There are a couple of books you can get that are quite good in covering all of the issues related to bearing design, calculations etc.

The titles of these are:
Rolling bearing analysis - Tedric Harris - Wiley
Ball and roller bearings -Theory, design and applications -Herschmann - Wiley

 

[dozer]

Thanks Volpegrigia, what you are saying makes sense to me. Let me give you some specific information and perhaps you or someone out there can decipher it.

I'm looking at a Nook Industries catalog. For the 1 1/2" open single pillow blocks they give a dynamic load of 1307 lbs and a static load of 867 lbs.

So let's say that the travel life is very small, less than 1 million inches and the Rockwell C hardness of the shaft is at least 60. This way you don't have to take a reduction on the dynamic load capacity.

So here's my first question. Is the allowable 1307 lbs or 867 lbs. If it's 867 lbs then they do a very poor job of explaining it, though that is what I think it would be.

Now question two. In the McMaster-Carr catalog they have a bearing that looks identical to me. I know looks can be deceiving. Anyway, all they list is a dynamic load capacity of 3880 lbs. No mention of static load.

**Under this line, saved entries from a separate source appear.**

===== src/rtl/serial_link_pkg.sv =====
// Shared definitions for the single-bit serial link: state encoding, line levels
// and a counter-width helper used by both the transmit and receive ends.
package serial_link_pkg;

  localparam int STATE_W = 3;
  typedef logic [STATE_W-1:0] link_state_t;

  localparam link_state_t IDLE   = 3'd0;
  localparam link_state_t START  = 3'd1;
  localparam link_state_t DATA   = 3'd2;
  localparam link_state_t PARITY = 3'd3;
  localparam link_state_t STOP   = 3'd4;

  localparam logic IDLE_LEVEL  = 1'b1;
  localparam logic START_LEVEL = 1'b0;
  localparam logic STOP_LEVEL  = 1'b1;

  // A counter over n values never needs fewer than one bit, even for n = 1.
  function automatic int cnt_width(input int n);
    return (n > 1) ? $clog2(n) : 1;
  endfunction

endpackage


===== src/rtl/serial_tx_shifter_if.sv =====
// Word-side handshake and serial line of the transmitter, grouped as one bundle.
interface serial_tx_shifter_if #(
  parameter int DATA_WIDTH = 8
);

  logic [DATA_WIDTH-1:0] data;
  logic                  load;
  logic                  ready;
  logic                  serialOut;
  logic                  busy;
  logic                  done;

  modport master (
    output data, load,
    input  ready, serialOut, busy, done
  );

  modport slave (
    input  data, load,
    output ready, serialOut, busy, done
  );

endinterface


===== src/rtl/serial_tx_shifter_bit_period_counter.sv =====
// Bit period counter: counts 0..CLKS_PER_BIT-1 while enabled and flags the
// terminal count with a tick. Shared with the receive end of the link.
module bit_period_counter
  import serial_link_pkg::*;
#(
  parameter int CLKS_PER_BIT = 4
) (
  input  logic clock,
  input  logic reset,
  input  logic enable,
  input  logic clear,
  output logic tick
);

  localparam int            CW   = cnt_width(CLKS_PER_BIT);
  localparam logic [CW-1:0] LAST = CW'(CLKS_PER_BIT - 1);

  logic [CW-1:0] cnt;

  assign tick = enable && (cnt == LAST);

  always_ff @(posedge clock or negedge reset) begin
    if (!reset) begin
      cnt <= '0;
    end else if (clear || tick) begin
      cnt <= '0;
    end else if (enable) begin
      cnt <= cnt + CW'(1);
    end
  end

endmodule


===== src/rtl/serial_tx_shifter.sv =====
// Parallel-in serial-out transmitter: start bit, data bits, optional even parity
// (macro SERIAL_TX_PARITY_EN), stop bit, each held CLKS_PER_BIT clocks.
module serial_tx_shifter
  import serial_link_pkg::*;
#(
  parameter int DATA_WIDTH   = 8,
  parameter int CLKS_PER_BIT = 4,
  parameter int LSB_FIRST    = 1
) (
  input  logic                 clock,
  input  logic                 reset,
  serial_tx_shifter_if.slave   link
);

  localparam int            BW       = $clog2(DATA_WIDTH + 1);
  localparam logic [BW-1:0] LAST_BIT = BW'(DATA_WIDTH - 1);

  link_state_t           state;
  link_state_t           state_nxt;
  logic [DATA_WIDTH-1:0] shreg;
  logic [BW-1:0]         bit_cnt;
  logic                  done_q;
  logic                  tick;
  logic                  accept;
  logic                  tx_bit;
`ifdef SERIAL_TX_PARITY_EN
  logic                  par_q;
`endif

  assign accept = (state == IDLE) && link.load;
  assign tx_bit = (LSB_FIRST != 0) ? shreg[0] : shreg[DATA_WIDTH-1];

  bit_period_counter #(
    .CLKS_PER_BIT (CLKS_PER_BIT)
  ) u_period (
    .clock  (clock),
    .reset  (reset),
    .enable (state != IDLE),
    .clear  (state == IDLE),
    .tick   (tick)
  );

  always_ff @(posedge clock or negedge reset) begin
    if (!reset) begin
      state <= IDLE;
    end else begin
      state <= state_nxt;
    end
  end

  always_comb begin
    state_nxt = state;
    case (state)
      IDLE:   if (link.load) state_nxt = START;
      START:  if (tick) state_nxt = DATA;
      DATA: begin
        if (tick && (bit_cnt == LAST_BIT)) begin
`ifdef SERIAL_TX_PARITY_EN
          state_nxt = PARITY;
`else
          state_nxt = STOP;
`endif
        end
      end
`ifdef SERIAL_TX_PARITY_EN
      PARITY: if (tick) state_nxt = STOP;
`endif
      STOP:   if (tick) state_nxt = IDLE;
      default: state_nxt = IDLE;
    endcase
  end

  // Word capture on accept; shift one bit per terminal count while in DATA.
  always_ff @(posedge clock or negedge reset) begin
    if (!reset) begin
      shreg   <= '0;
      bit_cnt <= '0;
      done_q  <= 1'b0;
`ifdef SERIAL_TX_PARITY_EN
      par_q   <= 1'b0;
`endif
    end else begin
      done_q <= (state == STOP) && tick;
      if (accept) begin
        shreg   <= link.data;
        bit_cnt <= '0;
`ifdef SERIAL_TX_PARITY_EN
        par_q   <= ^link.data;
`endif
      end else if ((state == DATA) && tick) begin
        bit_cnt <= bit_cnt + BW'(1);
        if (LSB_FIRST != 0) begin
          shreg <= shreg >> 1;
        end else begin
          shreg <= shreg << 1;
        end
      end
    end
  end

  always_comb begin
    link.serialOut = IDLE_LEVEL;
    link.busy      = (state != IDLE);
    link.ready     = (state == IDLE);
    link.done      = done_q;
    case (state)
      START:  link.serialOut = START_LEVEL;
      DATA:   link.serialOut = tx_bit;
`ifdef SERIAL_TX_PARITY_EN
      PARITY: link.serialOut = par_q;
`endif
      STOP:   link.serialOut = STOP_LEVEL;
      default: link.serialOut = IDLE_LEVEL;
    endcase
  end

endmodule
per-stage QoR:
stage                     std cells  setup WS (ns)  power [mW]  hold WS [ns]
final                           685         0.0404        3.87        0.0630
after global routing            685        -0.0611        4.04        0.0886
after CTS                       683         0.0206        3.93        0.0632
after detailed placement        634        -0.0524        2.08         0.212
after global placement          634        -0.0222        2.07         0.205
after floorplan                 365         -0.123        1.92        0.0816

My question is how can there be two so different values of bearings that appear to be the same? While I'm at it, hasn't MC done a huge disservice by not mention bearing life?

 

[dimjim]

I too am mystified as to why the daynamic
would be greater than the static load, tho
I do not know much about linear bearings.

 

[volpegrigia]

The maximum allowable load is the 867 Lb. The 1307 Lb is not a load, it is only a number used to assess life. This is a shortcoming of the industry, though arguably, they would have to publish encyclopedias to include everything. If you place 1307 Lb on the bearing you will have plastic flow and a drastic reduction in life. I agree with you it is confusing. To confuse you further, I can tell you that load ratings (dynamic) are a function of the stroke length. This is how it works.
Since the load rating (dynamic) is derived by the probability of failure of the elelments in contact and such probability is a function of (among others) of the number of stress repetitions a portion of material is subjected to, then a long stroke will have one of the two elements (shaft) experiencing fewer stress cycle in a long stroke application hence the life would likely be greater. This is also a thing that many of these manufactureres do not tell you.

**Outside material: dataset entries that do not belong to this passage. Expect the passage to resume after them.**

`src/rtl/g15_track_pkg.sv`:
```
// Shared types and constants for the G-15 style serial command track.
package g15_track_pkg;

    localparam int unsigned G15_WORD_BITS = 29;

    typedef enum logic [1:0] {TM_RECIRC, TM_ADD, TM_LOAD, TM_CLEAR} track_mode_t;

    // Controls held constant for one word, captured at bit 0.
    typedef struct packed {
        track_mode_t mode;
        logic        alt;
        logic        cin;
    } word_ctl_t;

    function automatic logic maj3(input logic a, input logic b, input logic c);
        return (a & b) | (a & c) | (b & c);
    endfunction

endpackage

```
`src/rtl/track_shift_reg.sv`:
```
// Serial shift register forming the recirculating track storage.
module track_shift_reg #(
    parameter int unsigned N = 29
) (
    input  logic i_clk,
    input  logic i_rst,
    input  logic i_din,
    output logic o_dout
);

    logic [N-1:0] r_sr;

    generate
        if (N == 1) begin : g_single
            always_ff @(posedge i_clk) begin
                if (i_rst) begin
                    r_sr <= '0;
                end else begin
                    r_sr <= i_din;
                end
            end
        end else begin : g_chain
            always_ff @(posedge i_clk) begin
                if (i_rst) begin
                    r_sr <= '0;
                end else begin
                    r_sr <= {r_sr[N-2:0], i_din};
                end
            end
        end
    endgenerate

    assign o_dout = r_sr[N-1];

endmodule

```
`src/rtl/cmd_track_adder.sv`:
```
// Bit-serial command track with a windowed serial adder, overflow capture and
// load/recirculate/clear modes.
module cmd_track_adder
    import g15_track_pkg::*;
#(
    parameter int unsigned WORD_BITS  = G15_WORD_BITS,
    parameter int unsigned DEPTH      = 1,
    parameter int unsigned LO_BIT     = 2,
    parameter int unsigned HI_BIT     = 28,
    parameter int unsigned ALT_HI_BIT = 21
) (
    input  logic                         CLOCK,
    input  logic                         rst,
    input  logic                         WORD_SYNC,
    input  logic [1:0]                   mode,
    input  logic                         alt_window,
    input  logic                         addend_in,
    input  logic                         load_in,
    input  logic                         carry_in_en,
    input  logic                         block_top,
    output logic                         dout,
    output logic                         sum_out,
    output logic [$clog2(WORD_BITS)-1:0] bit_time,
    output logic                         in_window,
    output logic                         word_done,
    output logic                         carry_out
);

    localparam int unsigned BW = $clog2(WORD_BITS);
    localparam int unsigned TRACK_LEN = WORD_BITS * DEPTH;
    localparam logic [BW-1:0] LAST_BIT = BW'(WORD_BITS - 1);
    localparam logic [BW-1:0] LO_IDX = BW'(LO_BIT);
    localparam logic [BW-1:0] HI_IDX = BW'(HI_BIT);
    localparam logic [BW-1:0] ALT_HI_IDX = BW'(ALT_HI_BIT);

    generate
        if (!((LO_BIT < ALT_HI_BIT) && (ALT_HI_BIT <= HI_BIT) && (HI_BIT < WORD_BITS) &&
              (DEPTH >= 1))) begin : g_bad_params
            $fatal(1, "cmd_track_adder: illegal window/depth parameters");
        end
    endgenerate

    logic [BW-1:0] r_bit_cnt;
    logic [BW-1:0] w_bit_time;
    logic [BW-1:0] w_bit_next;
    word_ctl_t     r_ctl;
    word_ctl_t     w_ctl;
    logic          r_carry;
    logic          r_carry_out;
    logic          w_first;
    logic          w_last;
    logic [BW-1:0] w_top;
    logic          w_win;
    logic          w_adding;
    logic          w_carry_prev;
    logic          w_carry_in;
    logic          w_carry_next;
    logic          w_sum_add;
    logic          w_sum;
    logic          w_dout;

    always_comb begin
        w_bit_time = WORD_SYNC ? '0 : r_bit_cnt;
        w_first    = (w_bit_time == '0);
        w_last     = (w_bit_time == LAST_BIT);
        w_bit_next = w_last ? '0 : w_bit_time + BW'(1);

        // Bit 0 acts on the live controls so the whole word uses one setting.
        w_ctl = r_ctl;
        if (w_first) begin
            w_ctl.mode = track_mode_t'(mode);
            w_ctl.alt  = alt_window;
            w_ctl.cin  = carry_in_en;
        end

        w_top = w_ctl.alt ? ALT_HI_IDX : HI_IDX;
        w_win = (w_bit_time >= LO_IDX) && (w_bit_time <= w_top);
    end

    always_comb begin
        w_adding     = (w_ctl.mode == TM_ADD) && w_win;
        w_carry_prev = w_first ? 1'b0 : r_carry;
        w_carry_in   = (w_bit_time == LO_IDX) ? w_ctl.cin : w_carry_prev;
        w_sum_add    = w_dout ^ addend_in ^ w_carry_in;
        // Past the window top the carry is held so it can be reported at word end.
        w_carry_next = w_adding ? maj3(w_dout, addend_in, w_carry_in) : w_carry_prev;

        w_sum = w_dout;
        unique case (w_ctl.mode)
            TM_RECIRC: w_sum = w_dout;
            TM_ADD:    w_sum = w_adding ? w_sum_add : w_dout;
            TM_LOAD:   w_sum = load_in;
            TM_CLEAR:  w_sum = 1'b0;
        endcase
        if (w_last && block_top) begin
            w_sum = 1'b0;
        end
    end

    always_ff @(posedge CLOCK) begin
        if (rst) begin
            r_bit_cnt   <= '0;
            r_ctl       <= '{mode: TM_RECIRC, alt: 1'b0, cin: 1'b0};
            r_carry     <= 1'b0;
            r_carry_out <= 1'b0;
        end else begin
            r_bit_cnt <= w_bit_next;
            r_ctl     <= w_ctl;
            r_carry   <= w_carry_next;
            if (w_last) begin
                r_carry_out <= (w_ctl.mode == TM_ADD) && w_carry_next;
            end
        end
    end

    track_shift_reg #(
        .N(TRACK_LEN)
    ) u_track (
        .i_clk (CLOCK),
        .i_rst (rst),
        .i_din (w_sum),
        .o_dout(w_dout)
    );

    assign dout      = w_dout;
    assign sum_out   = w_sum;
    assign bit_time  = w_bit_time;
    assign in_window = w_win;
    assign word_done = w_last;
    assign carry_out = r_carry_out;

endmodule
```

Also, MC is not a producer or an engineering house. It is a big "Hardware store" and they simply buy and resell items. They may have erroneously copied the load ratings. My suggestion would be to stick with the data provided by bearing producers (and use static ratings as the maximum allowable limit).

 

[volpegrigia]

dimjim,
The dynamic lad rating is a great variable. Many manuactures publish data for a life of 2x10^6 inches (US producers such as Nook, Thomson), some for 50km (far east producers) and some for 100km (european producers). The same bearing ought to have the same potential (i.e. dynamic load ratings) yet the published number is different for each life basis.

If you start with a 50km basis (100%) you will have a reduction of 21% for ball systems (1/2)^(1/3) and 19% for roller bearings (1/2)^(3/10). This means that ratings published by European producers would be 79% lower than the ratings published by a far east producer for the same ball bearing.

I was, and still am, an advocate to use static ratings to compare units and to size bearings. Dynamic load ratings should be used solely to assess the theoretical life.
Please remeber that the dynamic rating is a fatigue life predictor but less than 10% of all bearings fail due to fatigue.